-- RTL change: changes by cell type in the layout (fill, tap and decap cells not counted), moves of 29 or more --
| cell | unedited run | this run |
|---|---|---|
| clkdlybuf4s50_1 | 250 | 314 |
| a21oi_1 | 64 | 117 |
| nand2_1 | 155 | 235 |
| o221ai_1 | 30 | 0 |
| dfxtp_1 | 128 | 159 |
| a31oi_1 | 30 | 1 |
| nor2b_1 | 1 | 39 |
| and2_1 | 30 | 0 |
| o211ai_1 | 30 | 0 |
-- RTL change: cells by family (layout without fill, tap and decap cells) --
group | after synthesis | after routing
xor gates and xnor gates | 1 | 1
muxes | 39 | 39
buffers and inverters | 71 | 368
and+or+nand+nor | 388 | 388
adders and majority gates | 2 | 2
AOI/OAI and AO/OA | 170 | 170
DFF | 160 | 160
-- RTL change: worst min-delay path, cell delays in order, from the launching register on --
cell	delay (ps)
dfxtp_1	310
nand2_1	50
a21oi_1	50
·····
**Work request:**
Give back every line of the data exactly as it was written.

**Written reply:**
-- RTL change: changes by cell type in the layout (fill, tap and decap cells not counted), moves of 29 or more --
| cell | unedited run | this run |
|---|---|---|
| clkdlybuf4s50_1 | 250 | 314 |
| a21oi_1 | 64 | 117 |
| nand2_1 | 155 | 235 |
| o221ai_1 | 30 | 0 |
| dfxtp_1 | 128 | 159 |
| a31oi_1 | 30 | 1 |
| nor2b_1 | 1 | 39 |
| and2_1 | 30 | 0 |
| o211ai_1 | 30 | 0 |
-- RTL change: cells by family (layout without fill, tap and decap cells) --
group | after synthesis | after routing
xor gates and xnor gates | 1 | 1
muxes | 39 | 39
buffers and inverters | 71 | 368
and+or+nand+nor | 388 | 388
adders and majority gates | 2 | 2
AOI/OAI and AO/OA | 170 | 170
DFF | 160 | 160
-- RTL change: worst min-delay path, cell delays in order, from the launching register on --
cell	delay (ps)
dfxtp_1	310
nand2_1	50
a21oi_1	50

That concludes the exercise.